Tra le tante scelte necessarie risalta oggi una questione suprema. L’esito della minacciosa decisione del governo del Regno Unito di tenere il Referendum, peraltro in una fase di profonda crisi dell’Unione, spinge gli altri Stati membri ad abbandonare nei suoi confronti un principio d’unità e sceglierne uno differente. È quello che si adotta con gli estranei, con chi è o si pone `fuori‘. Così l’eclisse parziale della comunanza europea, causata dalla scelta del governo inglese, oscura oggi le isole britanniche e, con esse, l’orizzonte dell’Europa continentale, costretta a sanguinare. Che fare di fronte a questo trauma facilmente evitabile che irrompe nella storia dell’Europa unita? C’è un passo nel De rerum natura dove Lucrezio intima: «Non vedi dunque che, benché una forza esterna costringa spesso molti uomini a procedere contro il loro volere e a farsi trascinare a precipizio, tuttavia c’è nel nostro petto qualcosa che può fare resistenza e combattere?». Dai classici, anch’essi cuore ferito ma pulsante della vitalità europea, si può trarre sempre utile insegnamento politico.

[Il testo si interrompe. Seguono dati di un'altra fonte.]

$ cat src/rtl/sdm_codec_array_if.sv
// Sample-path bundle for sdm_codec_array: PCM/bitstream strobes and data in both directions.
// master = audio/pin side driving the codec, slave = the codec itself.
interface sdm_codec_array_if #(
    parameter int CHANNELS = 2,
    parameter int DATA_W   = 16
);
    logic [CHANNELS-1:0]        valid_in_dac;
    logic [CHANNELS*DATA_W-1:0] audio_in;
    logic [CHANNELS-1:0]        valid_out_dac;
    logic [CHANNELS-1:0]        sdm_out;
    logic [CHANNELS-1:0]        valid_in_adc;
    logic [CHANNELS-1:0]        sdm_in;
    logic [CHANNELS-1:0]        valid_out_adc;
    logic [CHANNELS*DATA_W-1:0] audio_out;

    modport master (
        output valid_in_dac, audio_in, valid_in_adc, sdm_in,
        input  valid_out_dac, sdm_out, valid_out_adc, audio_out
    );

    modport slave (
        input  valid_in_dac, audio_in, valid_in_adc, sdm_in,
        output valid_out_dac, sdm_out, valid_out_adc, audio_out
    );
endinterface

$ cat src/rtl/sdm_codec_array.sv
// Multi-channel first-order sigma-delta modulators plus boxcar decimating demodulators.
// Optional SDM_LOOPBACK_EN adds a loopback input routing each modulator into its demodulator.
module sdm_codec_array #(
    parameter int CHANNELS = 2,
    parameter int DATA_W   = 16,
    parameter int DECIM    = 64
) (
    input  logic clk,
    input  logic rst,
    sdm_codec_array_if.slave bus
`ifdef SDM_LOOPBACK_EN
    ,
    input  logic loopback
`endif
);
    localparam int LOG2_D = $clog2(DECIM);

    localparam logic signed [DATA_W+1:0] FB_POS = {3'b001, {(DATA_W-1){1'b0}}};
    localparam logic signed [DATA_W+1:0] FB_NEG = {3'b111, {(DATA_W-1){1'b0}}};
    localparam logic [DATA_W-1:0]        PCM_MAX  = {1'b0, {(DATA_W-1){1'b1}}};
    localparam logic [DATA_W-1:0]        MSB_MASK = {1'b1, {(DATA_W-1){1'b0}}};
    localparam logic [LOG2_D-1:0]        CNT_LAST = LOG2_D'(DECIM - 1);

    generate
        if (DECIM < 2 || (DECIM & (DECIM - 1)) != 0 || DECIM > 2 ** (DATA_W - 1)) begin : g_bad_decim
            $error("sdm_codec_array: DECIM must be a power of two in [2, 2**(DATA_W-1)]");
        end
    endgenerate

    genvar gi;
    generate
        for (gi = 0; gi < CHANNELS; gi++) begin : g_ch
            logic signed [DATA_W+1:0] acc_q, acc_d;
            logic signed [DATA_W+1:0] x_ext;
            logic                     b_q, b_d;
            logic                     vdac_q;

            always_comb begin
                x_ext = {{2{bus.audio_in[gi*DATA_W + DATA_W - 1]}}, bus.audio_in[gi*DATA_W +: DATA_W]};
                acc_d = acc_q;
                b_d   = b_q;
                if (bus.valid_in_dac[gi]) begin
                    acc_d = acc_q + x_ext - (b_q ? FB_POS : FB_NEG);
                    b_d   = ~acc_d[DATA_W+1];
                end
            end

            always_ff @(posedge clk) begin
                if (rst) begin
                    acc_q  <= '0;
                    b_q    <= 1'b0;
                    vdac_q <= 1'b0;
                end else begin
                    acc_q  <= acc_d;
                    b_q    <= b_d;
                    vdac_q <= bus.valid_in_dac[gi];
                end
            end

            assign bus.sdm_out[gi]       = b_q;
            assign bus.valid_out_dac[gi] = vdac_q;

            logic              bit_in, stb_in;
            logic [LOG2_D:0]   ones_q, ones_d, ones_fin;
            logic [LOG2_D-1:0] cnt_q, cnt_d;
            logic [DATA_W-1:0] aout_q, aout_d;
            logic [DATA_W-1:0] shifted;
            logic              last;

`ifdef SDM_LOOPBACK_EN
            assign bit_in = loopback ? b_q    : bus.sdm_in[gi];
            assign stb_in = loopback ? vdac_q : bus.valid_in_adc[gi];
`else
            assign bit_in = bus.sdm_in[gi];
            assign stb_in = bus.valid_in_adc[gi];
`endif

            // Offset-binary to two's complement is an MSB flip; a full window (MSB of ones set) saturates.
            always_comb begin
                ones_fin = ones_q + {{LOG2_D{1'b0}}, bit_in};
                shifted  = {ones_fin[LOG2_D-1:0], {(DATA_W-LOG2_D){1'b0}}};
                last     = stb_in && (cnt_q == CNT_LAST);
                ones_d   = ones_q;
                cnt_d    = cnt_q;
                aout_d   = aout_q;
                if (stb_in) begin
                    if (last) begin
                        ones_d = '0;
                        cnt_d  = '0;
                        aout_d = ones_fin[LOG2_D] ? PCM_MAX : (shifted ^ MSB_MASK);
                    end else begin
                        ones_d = ones_fin;
                        cnt_d  = cnt_q + LOG2_D'(1);
                    end
                end
            end

            logic vadc_q;

            always_ff @(posedge clk) begin
                if (rst) begin
                    ones_q <= '0;
                    cnt_q  <= '0;
                    aout_q <= '0;
                    vadc_q <= 1'b0;
                end else begin
                    ones_q <= ones_d;
                    cnt_q  <= cnt_d;
                    aout_q <= aout_d;
                    vadc_q <= last;
                end
            end

            assign bus.valid_out_adc[gi]                = vadc_q;
            assign bus.audio_out[gi*DATA_W +: DATA_W]   = aout_q;
        end
    endgenerate
endmodule

$ cat src/flat_wrapper.sv
// flat-port wrapper written by rule: the top's interface ports become plain ports
module sdm_codec_array_flat 
#(
    parameter int CHANNELS = 2,
    parameter int DATA_W   = 16,
    parameter int DECIM    = 64
)
  (clk, rst, bus_valid_in_dac, bus_audio_in, bus_valid_in_adc, bus_sdm_in, bus_valid_out_dac, bus_sdm_out, bus_valid_out_adc, bus_audio_out);
  sdm_codec_array_if #(.CHANNELS(CHANNELS), .DATA_W(DATA_W)) bus_i ();
  input  logic clk;
  input  logic rst;
  input wire logic [$bits(bus_i.valid_in_dac)-1:0] bus_valid_in_dac;
  input wire logic [$bits(bus_i.audio_in)-1:0] bus_audio_in;
  input wire logic [$bits(bus_i.valid_in_adc)-1:0] bus_valid_in_adc;
  input wire logic [$bits(bus_i.sdm_in)-1:0] bus_sdm_in;
  output wire logic [$bits(bus_i.valid_out_dac)-1:0] bus_valid_out_dac;
  output wire logic [$bits(bus_i.sdm_out)-1:0] bus_sdm_out;
  output wire logic [$bits(bus_i.valid_out_adc)-1:0] bus_valid_out_adc;
  output wire logic [$bits(bus_i.audio_out)-1:0] bus_audio_out;
  assign bus_i.valid_in_dac = bus_valid_in_dac;
  assign bus_i.audio_in = bus_audio_in;
  assign bus_i.valid_in_adc = bus_valid_in_adc;
  assign bus_i.sdm_in = bus_sdm_in;
  assign bus_valid_out_dac = bus_i.valid_out_dac;
  assign bus_sdm_out = bus_i.sdm_out;
  assign bus_valid_out_adc = bus_i.valid_out_adc;
  assign bus_audio_out = bus_i.audio_out;
  sdm_codec_array #(.CHANNELS(CHANNELS), .DATA_W(DATA_W), .DECIM(DECIM)) u_core (.clk(clk), .rst(rst), .bus(bus_i));
endmodule
$ cat config.mk
export PLATFORM = sky130hd
export DESIGN_NAME = sdm_codec_array_flat
export DESIGN_NICKNAME = d
export VERILOG_FILES = /design/src/rtl/sdm_codec_array_if.sv /design/src/rtl/sdm_codec_array.sv /design/src/flat_wrapper.sv
export SDC_FILE = /design/constraint.sdc
export NUM_CORES = 1
export LEC_CHECK = 0
export ABC_AREA = 1
export CAP_MARGIN = 30
export CORE_ASPECT_RATIO = 0.9
export CORE_MARGIN = 2
export CORE_UTILIZATION = 45
export CTS_BUF_LIST = sky130_fd_sc_hd__clkbuf_4 sky130_fd_sc_hd__clkbuf_8
export CTS_CLUSTER_DIAMETER = 30
export CTS_CLUSTER_SIZE = 10
export DETAILED_ROUTE_END_ITERATION = 8
export PLACE_DENSITY = 0.64
export SYNTH_ARGS = -nofsm -noshare
export SYNTH_HDL_FRONTEND = slang
export SYNTH_SLANG_ARGS = --single-unit
$ cat constraint.sdc
create_clock -name clk -period 3.45 [get_ports clk]
set_input_delay 0.345 -clock clk [delete_from_list [all_inputs] [get_ports clk]]
set_output_delay 0.345 -clock clk [all_outputs]
set_load 0.02 [all_outputs]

L’esito del Referendum spinge anche, giocoforza, a una seconda riflessione sulla responsabilità e sulla capacità politica di chi, primo fra tanti, ha generato questa condizione che aggrava la crisi politica europea. Il Primo Ministro Cameron ha scelto indisturbato, tre anni orsono, il puro gioco d’azzardo. È una tipica postura del politico, naturale e spesso inevitabile bensì pericolosa perché richiede notevoli capacità. Oggi il giocatore d’azzardo destinato alla bancarotta ha raggiunto il nadir della futilità. È significativo e sintomatico che a rappresentare questo momento storico in Europa si stagli, per noi e per i posteri, l’immagine di un politicante e non di uno statista. È un simbolo politico aderente alla realtà europea d’oggi. L’enorme scelta di Cameron d’indire il Referendum sull’uscita del Regno Unito dall’Unione è stata dovuta, sostanzialmente, alla piccola scommessa di rinsaldare la propria posizione personale all’interno di un partito nazionale e del sistema politico britannico. Stride violentemente, e non da ora, l’incalcolabile sproporzione tra mezzi e fini, il clamoroso divario tra il pervicace perseguimento dei propri interessi locali e la mancanza di percezione d’interessi più generali, finanche superiori, come la stabilità politica in Europa in un momento di crisi lancinante. Nel suo fallimentare gioco d’azzardo, il Primo Ministro, egli stesso contrario all’uscita del Regno Unito dall’Unione, ha forse calcolato tutto con razionale strategia salvo un esito completamente diverso da quello delle sue intenzioni. Ha trascurato anche, e soprattutto, di considerare che la fortuna dello statista non è quella dello scommettitore ma quella dello speculatore – nel senso proprio e filosofico del termine. Oggi, di fronte al proprio ruolo storico beffardo e all’amara constatazione dell’ironia della politica, potrebbe far sue le parole di Franco Fortini, ponendole a proprio epitaffio politico e forse anche nostro: “La storia ha un modo di ridere che è ripugnante”.